Los 13 convoyes que recorren las vías en "marchas blancas" sin pasajeros son la prueba evidente de que algo no funciona. Es la tercera revisión completa de kilómetros de vías, túneles y taludes, una operación que debería ser rutinaria pero que se ha convertido en extraordinaria tras la tragedia.
La fuerza de la organización obrera
Lo que está ocurriendo en Cataluña demuestra el poder que tiene la organización sindical cuando los trabajadores se unen por una causa justa. Semaf ha logrado paralizar todo el sistema ferroviario catalán porque representa a quienes mejor conocen las deficiencias del sistema: los maquinistas.
Estos profesionales "ocupan el último eslabón de la cadena de seguridad ferroviaria" y son quienes "toman decisiones críticas en tiempo real". Sus advertencias sobre infraestructuras, sistemas de señalización y protocolos de seguridad no pueden seguir cayendo en saco roto.
Una lección para toda España
El caso catalán no es aislado. Los maquinistas también han alzado la voz tras el desastre de Adamuz en Córdoba, exigiendo al Gobierno central las mismas mejoras que reclaman a la Generalitat. Es una lucha que trasciende fronteras autonómicas y que pone sobre la mesa una realidad incómoda para las grandes empresas del sector.
La respuesta del tejido productivo y económico catalán, que ve tensionada su actividad, es comprensible. Pero la seguridad de los trabajadores y usuarios no puede estar supeditada a los intereses económicos. Los maquinistas no están paralizando Cataluña por capricho, sino por responsabilidad.

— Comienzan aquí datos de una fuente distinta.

==> trial 17 <==
==> flow/design.v <==
`timescale 1ns / 1ps
module clk_div(
   input wire sys_clk,
   input wire sys_clk_rst,
   output wire gen_clk, 
   output wire ps_clk, 
   output wire fsk_clk, 
   output wire gen_en,
   output wire ps_en,
   output wire fsk_en
);
   parameter fsk_div=5;
   parameter ps_div=fsk_div*16;
   parameter gen_div=ps_div*16;
   reg [$clog2(fsk_div)-1:0] fsk_cnt;
   reg [$clog2(ps_div)-1:0] ps_cnt;
   reg [$clog2(gen_div)-1:0] gen_cnt;
   reg gen_clk_reg;
   reg ps_clk_reg;
   reg fsk_clk_reg;
   assign gen_clk=gen_clk_reg;
   assign ps_clk=ps_clk_reg;
   assign fsk_clk=fsk_clk_reg;
   assign gen_en=~(gen_cnt<gen_div-1) & ~gen_clk_reg;
   assign ps_en=~(ps_cnt<ps_div-1) & ~ps_clk_reg;
   assign fsk_en=~(fsk_cnt<fsk_div-1) & ~fsk_clk_reg;
   always@(posedge sys_clk or posedge sys_clk_rst) begin
     if(sys_clk_rst) begin
       gen_cnt<=32'd0;
       ps_cnt<=32'd0;
       fsk_cnt<=32'd0;
       gen_clk_reg<=1'b0;
       ps_clk_reg<=1'b0;
       fsk_clk_reg<=1'b0;
     end
     else begin
       if(gen_cnt<gen_div-1) begin
         gen_cnt<=gen_cnt+32'd1;
         gen_clk_reg<=gen_clk_reg;
       end
       else begin
         gen_cnt<=32'd0;
         gen_clk_reg<=~gen_clk_reg;
       end
       if(ps_cnt<ps_div-1) begin
         ps_cnt<=ps_cnt+32'd1;
         ps_clk_reg<=ps_clk_reg;
       end
       else begin
         ps_cnt<=32'd0;
         ps_clk_reg<=~ps_clk_reg;
       end
       if(fsk_cnt<fsk_div-1) begin
         fsk_cnt<=fsk_cnt+32'd1;
         fsk_clk_reg<=fsk_clk_reg;
       end
       else begin
         fsk_cnt<=32'd0;
         fsk_clk_reg<=~fsk_clk_reg;
       end
     end
   end
endmodule
`timescale 1ns / 1ps
module sig_gen(
  input wire clk,
  input wire rst,
  input wire en,
  output wire [7:0] data_out
);
  reg [7:0] data_out_reg;
  assign data_out=data_out_reg;
  always@(posedge clk or posedge rst) begin
   if(rst) begin
    data_out_reg<=8'd0;
   end
   else if(en) begin
    data_out_reg<=data_out_reg+8'd1;
   end
  end
endmodule
`timescale 1ns / 1ps
module hamming_encode(
    input wire [7:0] bitstream,
    input wire clk,
    input wire rst,
    input wire en,
    output wire [15:0] hammingcode
);    
    reg [2:0] check1;
    reg [2:0] check2;
    reg [15:0] hammingcode_reg;
    assign hammingcode=hammingcode_reg;
always @(*) begin
    check1[2] <= bitstream[7] ^ bitstream[6] ^ bitstream[5];
    check1[1] <= bitstream[7] ^ bitstream[6] ^ bitstream[4];
    check1[0] <= bitstream[7] ^ bitstream[5] ^ bitstream[4];
    check2[2] <= bitstream[3] ^ bitstream[2] ^ bitstream[1];
    check2[1] <= bitstream[3] ^ bitstream[2] ^ bitstream[0];
    check2[0] <= bitstream[3] ^ bitstream[1] ^ bitstream[0];
end
always @(posedge clk or posedge rst) begin
    if (rst) begin
        hammingcode_reg <= 16'd0;
    end
    else if (en) hammingcode_reg <= {2'b11,bitstream[7:4], check1[2:0], bitstream[3:0], check2[2:0]};
end
endmodule
`timescale 1ns / 1ps
module P2S(
   input wire clk, 
   input wire rst,
   input wire en,
   input wire [15:0] din,
   output reg dout,
   output reg sig_valid
    );
    reg [3:0] cnt;
    always@(posedge clk or posedge rst) begin
      if(rst) begin
        cnt <= 4'd0;
        dout <= 1'b0;
        sig_valid <= 1'b0;
      end
      else if(en) begin
      if(din[15:14]==2'b11) begin
        dout <= din[15-cnt];
        sig_valid<=1'b1;
        if(cnt<=14) cnt <= cnt + 4'd1;
        else cnt <= 4'd0;
       end 
       else sig_valid<=1'b0;
      end
    end
endmodule
`timescale 1ns / 1ps
module fsk_modulate (
    input wire clk,
    input wire rst,
    input wire en,
    input wire bit_in,
    input wire sig_valid,
    output wire wave_out
);
    reg [3:0] cnt;
    reg wave_h, wave_l;
    always @(posedge clk or posedge rst) begin
		if (rst) begin
			cnt <= 4'b0000;
			wave_h <= 0;
			wave_l <= 0;
		end
		else if (en) begin
		 if(sig_valid) begin
			if(cnt == 4'b0111) begin
				wave_h <= ~wave_h;
				wave_l <= ~wave_l;
				cnt <= 4'b0000;
			end
			else if(~(cnt%4)) begin
				wave_h <= ~wave_h;
			end
			cnt <= cnt + 1;
		 end
		 else cnt<=4'b0;
		end
    end
    assign wave_out = bit_in?wave_h:wave_l;
endmodule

Esta crisis debe servir de lección: cuando los trabajadores se organizan y luchan por causas justas, tienen la fuerza suficiente para cambiar las cosas. El pueblo catalán debe entender que estos 140 maquinistas no son el problema, sino quienes están exponiendo las verdaderas carencias de un sistema que necesita una transformación profunda.